- ASSIGNMENT
Scan the data for "with" and copy each matching line.

- DATA
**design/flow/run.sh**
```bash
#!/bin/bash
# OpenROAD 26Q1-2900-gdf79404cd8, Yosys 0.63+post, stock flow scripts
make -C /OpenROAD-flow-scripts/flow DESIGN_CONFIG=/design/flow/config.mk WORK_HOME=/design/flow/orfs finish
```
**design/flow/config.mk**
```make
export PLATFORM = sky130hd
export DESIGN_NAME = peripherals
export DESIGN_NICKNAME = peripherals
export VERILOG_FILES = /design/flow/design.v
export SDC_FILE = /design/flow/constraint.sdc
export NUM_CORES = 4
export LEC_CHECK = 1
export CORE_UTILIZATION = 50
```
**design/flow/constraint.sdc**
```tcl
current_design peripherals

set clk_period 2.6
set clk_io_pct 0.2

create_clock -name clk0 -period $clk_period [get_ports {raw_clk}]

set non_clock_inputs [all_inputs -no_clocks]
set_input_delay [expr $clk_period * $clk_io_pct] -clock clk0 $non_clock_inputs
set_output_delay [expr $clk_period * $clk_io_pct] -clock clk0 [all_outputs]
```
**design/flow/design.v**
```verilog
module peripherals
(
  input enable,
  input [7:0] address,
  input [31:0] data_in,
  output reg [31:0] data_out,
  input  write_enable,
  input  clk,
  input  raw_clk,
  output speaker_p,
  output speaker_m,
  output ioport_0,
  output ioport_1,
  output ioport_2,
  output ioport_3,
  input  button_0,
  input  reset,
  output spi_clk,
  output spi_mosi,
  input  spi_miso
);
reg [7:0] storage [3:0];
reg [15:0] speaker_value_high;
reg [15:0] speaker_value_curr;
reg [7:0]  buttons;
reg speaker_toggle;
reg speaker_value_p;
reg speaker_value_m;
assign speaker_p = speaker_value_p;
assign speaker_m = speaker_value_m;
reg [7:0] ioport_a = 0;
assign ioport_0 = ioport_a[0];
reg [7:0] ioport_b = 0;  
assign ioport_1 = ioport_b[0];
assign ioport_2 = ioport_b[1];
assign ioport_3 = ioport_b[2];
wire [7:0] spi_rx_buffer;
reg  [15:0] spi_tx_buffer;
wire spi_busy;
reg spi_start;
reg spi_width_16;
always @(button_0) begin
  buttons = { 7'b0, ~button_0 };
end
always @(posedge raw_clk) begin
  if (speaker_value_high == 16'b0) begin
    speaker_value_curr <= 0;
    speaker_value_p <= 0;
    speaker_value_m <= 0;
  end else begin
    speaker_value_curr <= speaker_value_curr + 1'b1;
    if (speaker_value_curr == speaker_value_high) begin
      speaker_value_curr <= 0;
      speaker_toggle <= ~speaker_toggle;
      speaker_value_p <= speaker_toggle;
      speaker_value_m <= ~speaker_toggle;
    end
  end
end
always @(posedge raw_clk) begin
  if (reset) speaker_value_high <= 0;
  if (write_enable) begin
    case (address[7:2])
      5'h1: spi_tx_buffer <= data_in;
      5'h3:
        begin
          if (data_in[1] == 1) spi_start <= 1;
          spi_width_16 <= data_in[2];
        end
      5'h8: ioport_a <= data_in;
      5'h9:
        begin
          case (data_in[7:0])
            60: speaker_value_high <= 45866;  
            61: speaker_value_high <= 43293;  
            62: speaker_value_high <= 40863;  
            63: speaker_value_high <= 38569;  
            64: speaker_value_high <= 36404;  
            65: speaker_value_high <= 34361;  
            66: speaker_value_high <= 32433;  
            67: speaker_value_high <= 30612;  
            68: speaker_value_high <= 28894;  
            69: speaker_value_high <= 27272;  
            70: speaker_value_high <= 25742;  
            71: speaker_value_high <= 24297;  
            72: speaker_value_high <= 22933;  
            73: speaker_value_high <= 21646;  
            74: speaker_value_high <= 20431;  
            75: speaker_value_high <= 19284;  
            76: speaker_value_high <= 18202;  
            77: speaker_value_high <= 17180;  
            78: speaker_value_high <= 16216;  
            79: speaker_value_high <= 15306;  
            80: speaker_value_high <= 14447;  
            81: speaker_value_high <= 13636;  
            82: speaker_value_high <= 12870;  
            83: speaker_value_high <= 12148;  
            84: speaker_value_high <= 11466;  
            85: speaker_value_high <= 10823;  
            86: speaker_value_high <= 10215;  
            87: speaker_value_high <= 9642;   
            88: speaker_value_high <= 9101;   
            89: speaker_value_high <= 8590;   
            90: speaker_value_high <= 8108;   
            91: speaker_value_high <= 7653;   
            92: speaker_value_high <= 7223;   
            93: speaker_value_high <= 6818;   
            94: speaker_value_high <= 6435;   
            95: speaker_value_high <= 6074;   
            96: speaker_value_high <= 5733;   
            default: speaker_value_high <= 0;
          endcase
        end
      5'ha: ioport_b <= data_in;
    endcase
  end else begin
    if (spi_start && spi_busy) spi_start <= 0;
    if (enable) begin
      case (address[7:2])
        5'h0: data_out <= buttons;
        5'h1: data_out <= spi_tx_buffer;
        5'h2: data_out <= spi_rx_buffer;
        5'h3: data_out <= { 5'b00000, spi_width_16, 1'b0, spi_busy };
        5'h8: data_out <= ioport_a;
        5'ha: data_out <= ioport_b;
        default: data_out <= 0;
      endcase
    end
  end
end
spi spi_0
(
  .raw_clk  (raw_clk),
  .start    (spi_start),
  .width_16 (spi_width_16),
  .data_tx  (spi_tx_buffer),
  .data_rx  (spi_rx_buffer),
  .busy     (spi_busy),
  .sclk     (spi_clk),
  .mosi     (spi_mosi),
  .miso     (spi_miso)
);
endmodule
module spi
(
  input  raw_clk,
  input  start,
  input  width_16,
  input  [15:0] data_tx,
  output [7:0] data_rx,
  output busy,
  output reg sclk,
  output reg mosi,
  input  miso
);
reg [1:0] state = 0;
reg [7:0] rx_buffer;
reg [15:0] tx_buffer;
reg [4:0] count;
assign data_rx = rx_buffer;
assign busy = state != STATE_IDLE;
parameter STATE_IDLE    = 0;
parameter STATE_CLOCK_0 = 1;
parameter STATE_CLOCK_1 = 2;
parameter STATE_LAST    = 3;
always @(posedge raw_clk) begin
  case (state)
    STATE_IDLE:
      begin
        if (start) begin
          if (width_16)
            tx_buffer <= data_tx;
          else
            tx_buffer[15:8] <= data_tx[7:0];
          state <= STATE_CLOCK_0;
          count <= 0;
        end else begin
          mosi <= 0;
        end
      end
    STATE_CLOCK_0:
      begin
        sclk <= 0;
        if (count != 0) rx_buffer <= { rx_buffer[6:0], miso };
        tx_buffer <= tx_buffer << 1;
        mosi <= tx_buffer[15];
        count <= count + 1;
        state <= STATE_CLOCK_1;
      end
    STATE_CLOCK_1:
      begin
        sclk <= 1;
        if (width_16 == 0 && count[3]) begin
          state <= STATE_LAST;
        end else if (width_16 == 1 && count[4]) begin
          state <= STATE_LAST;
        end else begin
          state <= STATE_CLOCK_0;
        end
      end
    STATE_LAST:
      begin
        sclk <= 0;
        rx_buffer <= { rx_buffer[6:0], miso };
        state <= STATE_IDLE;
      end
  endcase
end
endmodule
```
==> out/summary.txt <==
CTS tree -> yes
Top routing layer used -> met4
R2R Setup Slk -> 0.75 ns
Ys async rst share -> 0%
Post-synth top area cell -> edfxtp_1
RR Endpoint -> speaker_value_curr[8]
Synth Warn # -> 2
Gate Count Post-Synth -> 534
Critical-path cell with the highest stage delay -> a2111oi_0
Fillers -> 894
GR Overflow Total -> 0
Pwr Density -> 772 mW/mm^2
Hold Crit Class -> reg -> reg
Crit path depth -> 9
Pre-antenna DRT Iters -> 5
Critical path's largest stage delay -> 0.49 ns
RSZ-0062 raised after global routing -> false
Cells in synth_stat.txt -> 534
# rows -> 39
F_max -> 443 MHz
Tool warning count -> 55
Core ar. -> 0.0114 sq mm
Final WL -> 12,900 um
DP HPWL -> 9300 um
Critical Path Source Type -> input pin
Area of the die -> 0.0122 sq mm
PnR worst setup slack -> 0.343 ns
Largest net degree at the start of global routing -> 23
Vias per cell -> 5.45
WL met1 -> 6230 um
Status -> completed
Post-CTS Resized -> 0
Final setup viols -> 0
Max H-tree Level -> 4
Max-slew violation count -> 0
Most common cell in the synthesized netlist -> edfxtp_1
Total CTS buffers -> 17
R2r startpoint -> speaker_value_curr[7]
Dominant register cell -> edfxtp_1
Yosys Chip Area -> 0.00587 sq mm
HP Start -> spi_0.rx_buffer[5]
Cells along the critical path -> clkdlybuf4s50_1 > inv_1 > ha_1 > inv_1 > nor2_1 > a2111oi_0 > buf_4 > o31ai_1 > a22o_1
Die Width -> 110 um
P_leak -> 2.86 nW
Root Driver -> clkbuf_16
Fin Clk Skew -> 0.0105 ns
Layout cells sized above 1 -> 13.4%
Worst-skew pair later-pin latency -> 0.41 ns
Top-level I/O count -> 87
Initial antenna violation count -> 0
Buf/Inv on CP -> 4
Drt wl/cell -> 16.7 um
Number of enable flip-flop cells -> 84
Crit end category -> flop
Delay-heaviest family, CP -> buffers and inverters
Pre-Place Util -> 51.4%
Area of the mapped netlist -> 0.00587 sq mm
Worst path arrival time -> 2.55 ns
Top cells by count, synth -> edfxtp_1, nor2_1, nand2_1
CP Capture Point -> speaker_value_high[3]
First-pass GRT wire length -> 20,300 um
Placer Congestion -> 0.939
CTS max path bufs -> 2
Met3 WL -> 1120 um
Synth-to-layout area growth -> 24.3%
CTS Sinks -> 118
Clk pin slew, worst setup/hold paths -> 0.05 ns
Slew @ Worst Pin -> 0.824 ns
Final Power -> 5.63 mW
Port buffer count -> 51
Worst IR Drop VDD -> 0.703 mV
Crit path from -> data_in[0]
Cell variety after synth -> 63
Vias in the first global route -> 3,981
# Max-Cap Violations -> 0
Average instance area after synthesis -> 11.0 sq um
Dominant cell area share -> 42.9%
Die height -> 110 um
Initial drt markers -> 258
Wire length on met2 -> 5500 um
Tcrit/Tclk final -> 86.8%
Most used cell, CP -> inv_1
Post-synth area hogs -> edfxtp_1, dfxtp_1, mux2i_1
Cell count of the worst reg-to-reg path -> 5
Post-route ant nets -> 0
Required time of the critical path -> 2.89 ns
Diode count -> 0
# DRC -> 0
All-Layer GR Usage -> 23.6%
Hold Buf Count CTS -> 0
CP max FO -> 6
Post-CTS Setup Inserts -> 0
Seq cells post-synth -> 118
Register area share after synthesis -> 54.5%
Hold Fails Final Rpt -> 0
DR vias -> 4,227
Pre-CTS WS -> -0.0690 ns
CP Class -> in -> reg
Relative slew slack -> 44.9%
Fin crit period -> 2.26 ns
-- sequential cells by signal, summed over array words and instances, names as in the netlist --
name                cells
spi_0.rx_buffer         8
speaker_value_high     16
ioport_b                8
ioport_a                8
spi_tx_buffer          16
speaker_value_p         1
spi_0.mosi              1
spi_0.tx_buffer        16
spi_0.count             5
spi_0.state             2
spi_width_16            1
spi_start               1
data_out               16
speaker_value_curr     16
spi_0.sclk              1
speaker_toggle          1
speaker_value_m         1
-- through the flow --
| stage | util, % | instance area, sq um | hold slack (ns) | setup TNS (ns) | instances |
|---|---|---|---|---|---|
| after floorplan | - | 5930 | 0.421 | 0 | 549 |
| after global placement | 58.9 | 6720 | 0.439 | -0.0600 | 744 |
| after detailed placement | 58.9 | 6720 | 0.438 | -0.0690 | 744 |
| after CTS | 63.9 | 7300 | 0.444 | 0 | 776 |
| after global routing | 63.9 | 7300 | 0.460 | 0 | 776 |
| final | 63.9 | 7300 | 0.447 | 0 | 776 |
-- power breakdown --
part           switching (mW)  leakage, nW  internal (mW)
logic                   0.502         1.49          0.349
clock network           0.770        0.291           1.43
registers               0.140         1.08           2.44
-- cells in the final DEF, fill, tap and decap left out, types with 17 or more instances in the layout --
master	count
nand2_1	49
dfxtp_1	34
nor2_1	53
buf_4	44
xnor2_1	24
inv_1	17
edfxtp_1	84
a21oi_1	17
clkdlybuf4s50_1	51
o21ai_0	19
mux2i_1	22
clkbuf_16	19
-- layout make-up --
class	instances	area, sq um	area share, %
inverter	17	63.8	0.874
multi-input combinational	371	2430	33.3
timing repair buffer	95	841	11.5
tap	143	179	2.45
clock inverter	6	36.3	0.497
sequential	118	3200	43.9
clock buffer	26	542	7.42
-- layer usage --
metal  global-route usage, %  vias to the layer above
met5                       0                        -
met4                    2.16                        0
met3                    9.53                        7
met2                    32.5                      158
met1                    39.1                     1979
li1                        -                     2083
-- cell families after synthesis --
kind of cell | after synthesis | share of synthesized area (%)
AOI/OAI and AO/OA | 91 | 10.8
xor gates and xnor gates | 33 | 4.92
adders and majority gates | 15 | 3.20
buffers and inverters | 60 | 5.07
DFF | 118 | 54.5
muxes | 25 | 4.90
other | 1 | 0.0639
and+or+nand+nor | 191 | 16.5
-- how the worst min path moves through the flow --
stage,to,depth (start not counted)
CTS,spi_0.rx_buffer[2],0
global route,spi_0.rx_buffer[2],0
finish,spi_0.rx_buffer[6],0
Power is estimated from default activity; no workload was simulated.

- EXERCISE OUTPUT
Critical-path cell with the highest stage delay -> a2111oi_0
-- cells in the final DEF, fill, tap and decap left out, types with 17 or more instances in the layout --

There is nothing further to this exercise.